====== SOURCE MATERIAL

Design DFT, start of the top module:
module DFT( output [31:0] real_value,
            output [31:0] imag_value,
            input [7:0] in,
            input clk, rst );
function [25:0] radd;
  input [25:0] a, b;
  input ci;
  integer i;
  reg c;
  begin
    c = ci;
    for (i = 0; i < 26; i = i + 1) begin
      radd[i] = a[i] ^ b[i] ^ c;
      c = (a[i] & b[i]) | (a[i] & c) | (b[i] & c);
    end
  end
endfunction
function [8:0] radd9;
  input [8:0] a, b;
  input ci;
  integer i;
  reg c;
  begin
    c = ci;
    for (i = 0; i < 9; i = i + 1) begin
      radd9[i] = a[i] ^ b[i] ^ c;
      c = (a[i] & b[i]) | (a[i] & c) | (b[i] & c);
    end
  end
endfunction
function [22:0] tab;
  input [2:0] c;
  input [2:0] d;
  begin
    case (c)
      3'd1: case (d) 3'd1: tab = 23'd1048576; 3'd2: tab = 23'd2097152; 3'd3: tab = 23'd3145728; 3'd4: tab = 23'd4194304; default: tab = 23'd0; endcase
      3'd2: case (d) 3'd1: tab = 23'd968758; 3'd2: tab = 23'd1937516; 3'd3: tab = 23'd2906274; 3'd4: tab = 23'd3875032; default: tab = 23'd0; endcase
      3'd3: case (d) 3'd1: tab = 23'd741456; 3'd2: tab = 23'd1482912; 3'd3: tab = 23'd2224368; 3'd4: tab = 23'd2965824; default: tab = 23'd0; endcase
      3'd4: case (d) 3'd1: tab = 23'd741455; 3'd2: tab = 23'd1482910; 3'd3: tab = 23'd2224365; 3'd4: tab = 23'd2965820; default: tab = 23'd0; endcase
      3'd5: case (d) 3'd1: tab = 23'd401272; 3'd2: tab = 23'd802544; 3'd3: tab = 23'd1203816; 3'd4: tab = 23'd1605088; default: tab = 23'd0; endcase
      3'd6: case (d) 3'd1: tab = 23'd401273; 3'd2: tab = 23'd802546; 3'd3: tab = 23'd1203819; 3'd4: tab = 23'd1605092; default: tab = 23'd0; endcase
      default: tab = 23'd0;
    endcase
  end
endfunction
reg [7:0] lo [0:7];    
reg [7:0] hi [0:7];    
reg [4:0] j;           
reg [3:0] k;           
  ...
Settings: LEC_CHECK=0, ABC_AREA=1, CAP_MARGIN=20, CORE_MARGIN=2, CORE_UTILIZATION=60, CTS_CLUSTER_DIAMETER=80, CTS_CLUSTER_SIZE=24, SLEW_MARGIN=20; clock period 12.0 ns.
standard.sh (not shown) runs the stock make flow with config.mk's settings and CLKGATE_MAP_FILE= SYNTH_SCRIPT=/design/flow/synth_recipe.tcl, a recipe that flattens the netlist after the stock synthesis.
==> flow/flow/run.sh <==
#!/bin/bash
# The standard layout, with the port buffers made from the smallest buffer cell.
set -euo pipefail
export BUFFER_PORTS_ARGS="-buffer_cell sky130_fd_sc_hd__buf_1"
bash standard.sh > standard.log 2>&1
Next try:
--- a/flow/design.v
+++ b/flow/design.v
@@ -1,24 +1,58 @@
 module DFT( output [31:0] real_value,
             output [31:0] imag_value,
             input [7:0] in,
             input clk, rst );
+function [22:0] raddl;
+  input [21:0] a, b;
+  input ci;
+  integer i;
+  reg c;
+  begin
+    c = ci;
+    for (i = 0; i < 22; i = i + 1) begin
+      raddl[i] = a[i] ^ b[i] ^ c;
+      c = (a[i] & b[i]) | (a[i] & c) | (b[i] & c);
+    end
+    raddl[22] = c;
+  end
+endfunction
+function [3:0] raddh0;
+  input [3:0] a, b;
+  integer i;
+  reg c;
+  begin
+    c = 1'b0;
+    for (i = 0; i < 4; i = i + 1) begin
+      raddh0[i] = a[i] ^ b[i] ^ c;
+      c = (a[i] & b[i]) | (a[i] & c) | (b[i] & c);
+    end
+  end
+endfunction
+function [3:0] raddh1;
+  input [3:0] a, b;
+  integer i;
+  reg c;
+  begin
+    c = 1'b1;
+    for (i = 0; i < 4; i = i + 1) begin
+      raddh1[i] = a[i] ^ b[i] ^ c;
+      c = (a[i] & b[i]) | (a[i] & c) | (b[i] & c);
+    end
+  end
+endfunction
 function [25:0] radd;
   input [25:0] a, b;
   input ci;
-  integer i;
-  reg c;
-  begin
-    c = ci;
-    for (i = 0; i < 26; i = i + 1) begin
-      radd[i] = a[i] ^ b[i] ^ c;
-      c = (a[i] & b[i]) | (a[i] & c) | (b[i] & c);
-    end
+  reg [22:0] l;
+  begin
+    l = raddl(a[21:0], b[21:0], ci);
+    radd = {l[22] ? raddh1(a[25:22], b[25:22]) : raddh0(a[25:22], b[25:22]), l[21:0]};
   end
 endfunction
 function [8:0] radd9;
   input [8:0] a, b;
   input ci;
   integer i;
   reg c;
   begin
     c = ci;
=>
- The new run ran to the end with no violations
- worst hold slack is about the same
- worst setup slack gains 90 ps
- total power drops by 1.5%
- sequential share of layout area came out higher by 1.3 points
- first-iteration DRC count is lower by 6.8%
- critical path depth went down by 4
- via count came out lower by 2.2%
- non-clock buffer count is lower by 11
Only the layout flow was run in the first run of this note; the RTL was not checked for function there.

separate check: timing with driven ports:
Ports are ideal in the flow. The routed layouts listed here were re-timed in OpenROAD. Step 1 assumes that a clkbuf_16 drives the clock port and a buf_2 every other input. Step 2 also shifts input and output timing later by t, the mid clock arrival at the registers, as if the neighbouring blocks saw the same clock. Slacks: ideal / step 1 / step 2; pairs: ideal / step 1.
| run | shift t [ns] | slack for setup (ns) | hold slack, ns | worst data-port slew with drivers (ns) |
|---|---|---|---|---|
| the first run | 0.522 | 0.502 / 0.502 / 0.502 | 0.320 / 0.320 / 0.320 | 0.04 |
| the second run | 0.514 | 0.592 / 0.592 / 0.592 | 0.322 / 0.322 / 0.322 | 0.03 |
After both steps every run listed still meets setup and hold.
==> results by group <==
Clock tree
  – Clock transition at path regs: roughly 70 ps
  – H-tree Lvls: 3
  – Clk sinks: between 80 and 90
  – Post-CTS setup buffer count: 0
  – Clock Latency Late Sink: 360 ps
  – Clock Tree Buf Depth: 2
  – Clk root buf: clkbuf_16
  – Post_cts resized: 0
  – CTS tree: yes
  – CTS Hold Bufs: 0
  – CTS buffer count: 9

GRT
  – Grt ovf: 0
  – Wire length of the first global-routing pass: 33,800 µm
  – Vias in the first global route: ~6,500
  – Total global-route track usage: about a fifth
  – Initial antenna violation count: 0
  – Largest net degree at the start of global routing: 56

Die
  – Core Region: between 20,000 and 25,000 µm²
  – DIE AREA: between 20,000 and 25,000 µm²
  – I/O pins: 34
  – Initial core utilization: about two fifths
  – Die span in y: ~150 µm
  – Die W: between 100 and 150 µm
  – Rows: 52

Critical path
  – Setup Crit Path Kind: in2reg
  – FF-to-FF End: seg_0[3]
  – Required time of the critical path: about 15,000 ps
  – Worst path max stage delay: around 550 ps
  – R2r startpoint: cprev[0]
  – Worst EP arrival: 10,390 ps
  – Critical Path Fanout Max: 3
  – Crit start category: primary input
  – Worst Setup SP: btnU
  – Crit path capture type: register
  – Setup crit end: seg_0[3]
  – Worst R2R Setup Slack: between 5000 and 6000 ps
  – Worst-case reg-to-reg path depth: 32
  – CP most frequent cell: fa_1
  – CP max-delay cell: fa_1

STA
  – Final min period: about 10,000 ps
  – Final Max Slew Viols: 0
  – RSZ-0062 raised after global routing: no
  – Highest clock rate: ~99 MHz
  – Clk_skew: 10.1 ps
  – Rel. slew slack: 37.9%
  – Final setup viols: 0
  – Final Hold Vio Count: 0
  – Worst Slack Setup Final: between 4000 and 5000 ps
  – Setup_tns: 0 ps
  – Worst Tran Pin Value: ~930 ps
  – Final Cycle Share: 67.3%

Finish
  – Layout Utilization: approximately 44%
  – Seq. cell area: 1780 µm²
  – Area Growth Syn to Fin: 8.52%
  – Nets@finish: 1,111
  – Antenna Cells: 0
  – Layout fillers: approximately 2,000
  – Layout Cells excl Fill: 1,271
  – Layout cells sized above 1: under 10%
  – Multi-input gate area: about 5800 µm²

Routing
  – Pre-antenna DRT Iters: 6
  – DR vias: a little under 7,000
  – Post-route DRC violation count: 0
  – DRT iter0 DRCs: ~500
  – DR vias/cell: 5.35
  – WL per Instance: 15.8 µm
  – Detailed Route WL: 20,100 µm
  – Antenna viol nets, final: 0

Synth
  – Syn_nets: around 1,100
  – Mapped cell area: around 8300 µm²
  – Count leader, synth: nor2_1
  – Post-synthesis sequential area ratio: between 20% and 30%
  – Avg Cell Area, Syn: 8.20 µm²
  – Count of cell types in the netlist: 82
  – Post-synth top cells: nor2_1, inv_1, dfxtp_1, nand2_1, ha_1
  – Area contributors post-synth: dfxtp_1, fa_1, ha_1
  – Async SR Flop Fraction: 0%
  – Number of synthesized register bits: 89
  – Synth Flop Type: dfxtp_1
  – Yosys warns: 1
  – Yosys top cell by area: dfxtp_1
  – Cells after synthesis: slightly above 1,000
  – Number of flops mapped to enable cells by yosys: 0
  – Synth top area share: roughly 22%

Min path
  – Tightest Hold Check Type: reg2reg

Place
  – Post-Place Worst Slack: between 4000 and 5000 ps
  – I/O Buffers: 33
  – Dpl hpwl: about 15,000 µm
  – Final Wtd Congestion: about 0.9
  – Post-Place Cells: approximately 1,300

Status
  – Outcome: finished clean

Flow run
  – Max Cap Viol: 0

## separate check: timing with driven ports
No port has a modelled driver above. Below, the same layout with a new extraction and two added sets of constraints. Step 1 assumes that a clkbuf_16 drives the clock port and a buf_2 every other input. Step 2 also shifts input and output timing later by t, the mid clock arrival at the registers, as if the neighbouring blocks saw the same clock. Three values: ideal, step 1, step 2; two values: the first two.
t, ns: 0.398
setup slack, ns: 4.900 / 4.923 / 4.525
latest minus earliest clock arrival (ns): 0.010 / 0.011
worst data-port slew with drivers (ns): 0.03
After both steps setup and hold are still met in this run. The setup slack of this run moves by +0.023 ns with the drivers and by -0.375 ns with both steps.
What follows belongs to an exercise in optimizing a design on an open flow for small area and a short achievable clock period; a production flow would make more cautious choices.
Where RTL was checked, it was by simulation tests only, not by an equivalence proof against the original.
Only the layout flow was run in run 1; the RTL was not checked for function there.

[design.v]
module divu8 (
    input  wire [7:0] n,
    input  wire [7:0] d,
    output wire [7:0] q,
    output wire [7:0] r
);
    wire hz7 = ~d[1] & ~d[2] & ~d[3] & ~d[4] & ~d[5] & ~d[6] & ~d[7];
    wire g7_0_0 = ~n[7] & d[0];
    wire p7_0_0 = ~(n[7] ^ d[0]);
    wire ge7 = hz7 & ~g7_0_0;
    assign q[7] = ge7;
    wire r7_0 = ge7 ? (n[7] ^ d[0] ^ 1'b0) : n[7];
    wire hz6 = ~d[2] & ~d[3] & ~d[4] & ~d[5] & ~d[6] & ~d[7];
    wire g6_0_0 = ~n[6] & d[0];
    wire p6_0_0 = ~(n[6] ^ d[0]);
    wire g6_1_0 = ~r7_0 & d[1];
    wire p6_1_0 = ~(r7_0 ^ d[1]);
    wire g6_1_1 = g6_1_0 | (p6_1_0 & g6_0_0);
    wire p6_1_1 = p6_1_0 & p6_0_0;
    wire ge6 = hz6 & ~g6_1_1;
    assign q[6] = ge6;
    wire r6_0 = ge6 ? (n[6] ^ d[0] ^ 1'b0) : n[6];
    wire r6_1 = ge6 ? (r7_0 ^ d[1] ^ g6_0_0) : r7_0;
    wire hz5 = ~d[3] & ~d[4] & ~d[5] & ~d[6] & ~d[7];
    wire g5_0_0 = ~n[5] & d[0];
    wire p5_0_0 = ~(n[5] ^ d[0]);
    wire g5_1_0 = ~r6_0 & d[1];
    wire p5_1_0 = ~(r6_0 ^ d[1]);
    wire g5_2_0 = ~r6_1 & d[2];
    wire p5_2_0 = ~(r6_1 ^ d[2]);
    wire g5_1_1 = g5_1_0 | (p5_1_0 & g5_0_0);
    wire p5_1_1 = p5_1_0 & p5_0_0;
    wire g5_2_2 = g5_2_0 | (p5_2_0 & g5_1_1);
    wire p5_2_2 = p5_2_0 & p5_1_1;
    wire ge5 = hz5 & ~g5_2_2;
    assign q[5] = ge5;
    wire r5_0 = ge5 ? (n[5] ^ d[0] ^ 1'b0) : n[5];
    wire r5_1 = ge5 ? (r6_0 ^ d[1] ^ g5_0_0) : r6_0;
    wire r5_2 = ge5 ? (r6_1 ^ d[2] ^ g5_1_1) : r6_1;
    wire hz4 = ~d[4] & ~d[5] & ~d[6] & ~d[7];
    wire g4_0_0 = ~n[4] & d[0];
    wire p4_0_0 = ~(n[4] ^ d[0]);
    wire g4_1_0 = ~r5_0 & d[1];
    wire p4_1_0 = ~(r5_0 ^ d[1]);
    wire g4_2_0 = ~r5_1 & d[2];
    wire p4_2_0 = ~(r5_1 ^ d[2]);
    wire g4_3_0 = ~r5_2 & d[3];
    wire p4_3_0 = ~(r5_2 ^ d[3]);
    wire g4_1_1 = g4_1_0 | (p4_1_0 & g4_0_0);
    wire p4_1_1 = p4_1_0 & p4_0_0;
    wire g4_3_1 = g4_3_0 | (p4_3_0 & g4_2_0);
    wire p4_3_1 = p4_3_0 & p4_2_0;
    wire g4_2_2 = g4_2_0 | (p4_2_0 & g4_1_1);
    wire p4_2_2 = p4_2_0 & p4_1_1;
    wire g4_3_2 = g4_3_1 | (p4_3_1 & g4_1_1);
    wire p4_3_2 = p4_3_1 & p4_1_1;
    wire ge4 = hz4 & ~g4_3_2;
    assign q[4] = ge4;
    wire r4_0 = ge4 ? (n[4] ^ d[0] ^ 1'b0) : n[4];
    wire r4_1 = ge4 ? (r5_0 ^ d[1] ^ g4_0_0) : r5_0;
    wire r4_2 = ge4 ? (r5_1 ^ d[2] ^ g4_1_1) : r5_1;
    wire r4_3 = ge4 ? (r5_2 ^ d[3] ^ g4_2_2) : r5_2;
    wire hz3 = ~d[5] & ~d[6] & ~d[7];
    wire g3_0_0 = ~n[3] & d[0];
    wire p3_0_0 = ~(n[3] ^ d[0]);
    wire g3_1_0 = ~r4_0 & d[1];
    wire p3_1_0 = ~(r4_0 ^ d[1]);
    wire g3_2_0 = ~r4_1 & d[2];
    wire p3_2_0 = ~(r4_1 ^ d[2]);
    wire g3_3_0 = ~r4_2 & d[3];
    wire p3_3_0 = ~(r4_2 ^ d[3]);
    wire g3_4_0 = ~r4_3 & d[4];
    wire p3_4_0 = ~(r4_3 ^ d[4]);
    wire g3_1_1 = g3_1_0 | (p3_1_0 & g3_0_0);
    wire p3_1_1 = p3_1_0 & p3_0_0;
    wire g3_3_1 = g3_3_0 | (p3_3_0 & g3_2_0);
    wire p3_3_1 = p3_3_0 & p3_2_0;
    wire g3_2_2 = g3_2_0 | (p3_2_0 & g3_1_1);
    wire p3_2_2 = p3_2_0 & p3_1_1;
    wire g3_3_2 = g3_3_1 | (p3_3_1 & g3_1_1);
    wire p3_3_2 = p3_3_1 & p3_1_1;
    wire g3_4_3 = g3_4_0 | (p3_4_0 & g3_3_2);
    wire p3_4_3 = p3_4_0 & p3_3_2;
    wire ge3 = hz3 & ~g3_4_3;
    assign q[3] = ge3;
    wire r3_0 = ge3 ? (n[3] ^ d[0] ^ 1'b0) : n[3];
    wire r3_1 = ge3 ? (r4_0 ^ d[1] ^ g3_0_0) : r4_0;
    wire r3_2 = ge3 ? (r4_1 ^ d[2] ^ g3_1_1) : r4_1;
    wire r3_3 = ge3 ? (r4_2 ^ d[3] ^ g3_2_2) : r4_2;
    wire r3_4 = ge3 ? (r4_3 ^ d[4] ^ g3_3_2) : r4_3;
    wire hz2 = ~d[6] & ~d[7];
    wire g2_0_0 = ~n[2] & d[0];
    wire p2_0_0 = ~(n[2] ^ d[0]);
    wire g2_1_0 = ~r3_0 & d[1];
    wire p2_1_0 = ~(r3_0 ^ d[1]);
    wire g2_2_0 = ~r3_1 & d[2];
    wire p2_2_0 = ~(r3_1 ^ d[2]);
    wire g2_3_0 = ~r3_2 & d[3];
    wire p2_3_0 = ~(r3_2 ^ d[3]);
    wire g2_4_0 = ~r3_3 & d[4];
    wire p2_4_0 = ~(r3_3 ^ d[4]);
    wire g2_5_0 = ~r3_4 & d[5];
    wire p2_5_0 = ~(r3_4 ^ d[5]);
    wire g2_1_1 = g2_1_0 | (p2_1_0 & g2_0_0);
    wire p2_1_1 = p2_1_0 & p2_0_0;
    wire g2_3_1 = g2_3_0 | (p2_3_0 & g2_2_0);
    wire p2_3_1 = p2_3_0 & p2_2_0;
    wire g2_5_1 = g2_5_0 | (p2_5_0 & g2_4_0);
    wire p2_5_1 = p2_5_0 & p2_4_0;
    wire g2_2_2 = g2_2_0 | (p2_2_0 & g2_1_1);
    wire p2_2_2 = p2_2_0 & p2_1_1;
    wire g2_3_2 = g2_3_1 | (p2_3_1 & g2_1_1);
    wire p2_3_2 = p2_3_1 & p2_1_1;
    wire g2_4_3 = g2_4_0 | (p2_4_0 & g2_3_2);
    wire p2_4_3 = p2_4_0 & p2_3_2;
    wire g2_5_3 = g2_5_1 | (p2_5_1 & g2_3_2);
    wire p2_5_3 = p2_5_1 & p2_3_2;
    wire ge2 = hz2 & ~g2_5_3;
    assign q[2] = ge2;
    wire r2_0 = ge2 ? (n[2] ^ d[0] ^ 1'b0) : n[2];
    wire r2_1 = ge2 ? (r3_0 ^ d[1] ^ g2_0_0) : r3_0;
    wire r2_2 = ge2 ? (r3_1 ^ d[2] ^ g2_1_1) : r3_1;
    wire r2_3 = ge2 ? (r3_2 ^ d[3] ^ g2_2_2) : r3_2;
    wire r2_4 = ge2 ? (r3_3 ^ d[4] ^ g2_3_2) : r3_3;
    wire r2_5 = ge2 ? (r3_4 ^ d[5] ^ g2_4_3) : r3_4;
    wire hz1 = ~d[7];
    wire g1_0_0 = ~n[1] & d[0];
    wire p1_0_0 = ~(n[1] ^ d[0]);
    wire g1_1_0 = ~r2_0 & d[1];
    wire p1_1_0 = ~(r2_0 ^ d[1]);
    wire g1_2_0 = ~r2_1 & d[2];
    wire p1_2_0 = ~(r2_1 ^ d[2]);
    wire g1_3_0 = ~r2_2 & d[3];
    wire p1_3_0 = ~(r2_2 ^ d[3]);
    wire g1_4_0 = ~r2_3 & d[4];
    wire p1_4_0 = ~(r2_3 ^ d[4]);
    wire g1_5_0 = ~r2_4 & d[5];
    wire p1_5_0 = ~(r2_4 ^ d[5]);
    wire g1_6_0 = ~r2_5 & d[6];
    wire p1_6_0 = ~(r2_5 ^ d[6]);
    wire g1_1_1 = g1_1_0 | (p1_1_0 & g1_0_0);
    wire p1_1_1 = p1_1_0 & p1_0_0;
    wire g1_3_1 = g1_3_0 | (p1_3_0 & g1_2_0);
    wire p1_3_1 = p1_3_0 & p1_2_0;
    wire g1_5_1 = g1_5_0 | (p1_5_0 & g1_4_0);
    wire p1_5_1 = p1_5_0 & p1_4_0;
    wire g1_2_2 = g1_2_0 | (p1_2_0 & g1_1_1);
    wire p1_2_2 = p1_2_0 & p1_1_1;
    wire g1_3_2 = g1_3_1 | (p1_3_1 & g1_1_1);
    wire p1_3_2 = p1_3_1 & p1_1_1;
    wire g1_6_2 = g1_6_0 | (p1_6_0 & g1_5_1);
    wire p1_6_2 = p1_6_0 & p1_5_1;
    wire g1_4_3 = g1_4_0 | (p1_4_0 & g1_3_2);
    wire p1_4_3 = p1_4_0 & p1_3_2;
    wire g1_5_3 = g1_5_1 | (p1_5_1 & g1_3_2);
    wire p1_5_3 = p1_5_1 & p1_3_2;
    wire g1_6_3 = g1_6_2 | (p1_6_2 & g1_3_2);
    wire p1_6_3 = p1_6_2 & p1_3_2;
    wire ge1 = hz1 & ~g1_6_3;
    assign q[1] = ge1;
    wire r1_0 = ge1 ? (n[1] ^ d[0] ^ 1'b0) : n[1];
    wire r1_1 = ge1 ? (r2_0 ^ d[1] ^ g1_0_0) : r2_0;
    wire r1_2 = ge1 ? (r2_1 ^ d[2] ^ g1_1_1) : r2_1;
    wire r1_3 = ge1 ? (r2_2 ^ d[3] ^ g1_2_2) : r2_2;
    wire r1_4 = ge1 ? (r2_3 ^ d[4] ^ g1_3_2) : r2_3;
    wire r1_5 = ge1 ? (r2_4 ^ d[5] ^ g1_4_3) : r2_4;
    wire r1_6 = ge1 ? (r2_5 ^ d[6] ^ g1_5_3) : r2_5;
    wire hz0 = 1'b1;
    wire g0_0_0 = ~n[0] & d[0];
    wire p0_0_0 = ~(n[0] ^ d[0]);
    wire g0_1_0 = ~r1_0 & d[1];
    wire p0_1_0 = ~(r1_0 ^ d[1]);
    wire g0_2_0 = ~r1_1 & d[2];
    wire p0_2_0 = ~(r1_1 ^ d[2]);
    wire g0_3_0 = ~r1_2 & d[3];
    wire p0_3_0 = ~(r1_2 ^ d[3]);
    wire g0_4_0 = ~r1_3 & d[4];
    wire p0_4_0 = ~(r1_3 ^ d[4]);
    wire g0_5_0 = ~r1_4 & d[5];
    wire p0_5_0 = ~(r1_4 ^ d[5]);
    wire g0_6_0 = ~r1_5 & d[6];
    wire p0_6_0 = ~(r1_5 ^ d[6]);
    wire g0_7_0 = ~r1_6 & d[7];
    wire p0_7_0 = ~(r1_6 ^ d[7]);
    wire g0_1_1 = g0_1_0 | (p0_1_0 & g0_0_0);
    wire p0_1_1 = p0_1_0 & p0_0_0;
    wire g0_3_1 = g0_3_0 | (p0_3_0 & g0_2_0);
    wire p0_3_1 = p0_3_0 & p0_2_0;
    wire g0_5_1 = g0_5_0 | (p0_5_0 & g0_4_0);
    wire p0_5_1 = p0_5_0 & p0_4_0;
    wire g0_7_1 = g0_7_0 | (p0_7_0 & g0_6_0);
    wire p0_7_1 = p0_7_0 & p0_6_0;
    wire g0_2_2 = g0_2_0 | (p0_2_0 & g0_1_1);
    wire p0_2_2 = p0_2_0 & p0_1_1;
    wire g0_3_2 = g0_3_1 | (p0_3_1 & g0_1_1);
    wire p0_3_2 = p0_3_1 & p0_1_1;
    wire g0_6_2 = g0_6_0 | (p0_6_0 & g0_5_1);
    wire p0_6_2 = p0_6_0 & p0_5_1;
    wire g0_7_2 = g0_7_1 | (p0_7_1 & g0_5_1);
    wire p0_7_2 = p0_7_1 & p0_5_1;
    wire g0_4_3 = g0_4_0 | (p0_4_0 & g0_3_2);
    wire p0_4_3 = p0_4_0 & p0_3_2;
    wire g0_5_3 = g0_5_1 | (p0_5_1 & g0_3_2);
    wire p0_5_3 = p0_5_1 & p0_3_2;
    wire g0_6_3 = g0_6_2 | (p0_6_2 & g0_3_2);
    wire p0_6_3 = p0_6_2 & p0_3_2;
    wire g0_7_3 = g0_7_2 | (p0_7_2 & g0_3_2);
    wire p0_7_3 = p0_7_2 & p0_3_2;
    wire ge0 = hz0 & ~g0_7_3;
    assign q[0] = ge0;
    wire r0_0 = ge0 ? (n[0] ^ d[0] ^ 1'b0) : n[0];
    wire r0_1 = ge0 ? (r1_0 ^ d[1] ^ g0_0_0) : r1_0;
    wire r0_2 = ge0 ? (r1_1 ^ d[2] ^ g0_1_1) : r1_1;
    wire r0_3 = ge0 ? (r1_2 ^ d[3] ^ g0_2_2) : r1_2;
    wire r0_4 = ge0 ? (r1_3 ^ d[4] ^ g0_3_2) : r1_3;
    wire r0_5 = ge0 ? (r1_4 ^ d[5] ^ g0_4_3) : r1_4;
    wire r0_6 = ge0 ? (r1_5 ^ d[6] ^ g0_5_3) : r1_5;
    wire r0_7 = ge0 ? (r1_6 ^ d[7] ^ g0_6_3) : r1_6;
    assign r = {r0_7, r0_6, r0_5, r0_4, r0_3, r0_2, r0_1, r0_0};
endmodule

============

**ACTIVITY**
Your answer must be the lines from the first line of the entries above through the line that contains "3'd4: case (d)", written out exactly.

**RESPONSE AREA**
Design DFT, start of the top module:
module DFT( output [31:0] real_value,
            output [31:0] imag_value,
            input [7:0] in,
            input clk, rst );
function [25:0] radd;
  input [25:0] a, b;
  input ci;
  integer i;
  reg c;
  begin
    c = ci;
    for (i = 0; i < 26; i = i + 1) begin
      radd[i] = a[i] ^ b[i] ^ c;
      c = (a[i] & b[i]) | (a[i] & c) | (b[i] & c);
    end
  end
endfunction
function [8:0] radd9;
  input [8:0] a, b;
  input ci;
  integer i;
  reg c;
  begin
    c = ci;
    for (i = 0; i < 9; i = i + 1) begin
      radd9[i] = a[i] ^ b[i] ^ c;
      c = (a[i] & b[i]) | (a[i] & c) | (b[i] & c);
    end
  end
endfunction
function [22:0] tab;
  input [2:0] c;
  input [2:0] d;
  begin
    case (c)
      3'd1: case (d) 3'd1: tab = 23'd1048576; 3'd2: tab = 23'd2097152; 3'd3: tab = 23'd3145728; 3'd4: tab = 23'd4194304; default: tab = 23'd0; endcase
      3'd2: case (d) 3'd1: tab = 23'd968758; 3'd2: tab = 23'd1937516; 3'd3: tab = 23'd2906274; 3'd4: tab = 23'd3875032; default: tab = 23'd0; endcase
      3'd3: case (d) 3'd1: tab = 23'd741456; 3'd2: tab = 23'd1482912; 3'd3: tab = 23'd2224368; 3'd4: tab = 23'd2965824; default: tab = 23'd0; endcase
      3'd4: case (d) 3'd1: tab = 23'd741455; 3'd2: tab = 23'd1482910; 3'd3: tab = 23'd2224365; 3'd4: tab = 23'd2965820; default: tab = 23'd0; endcase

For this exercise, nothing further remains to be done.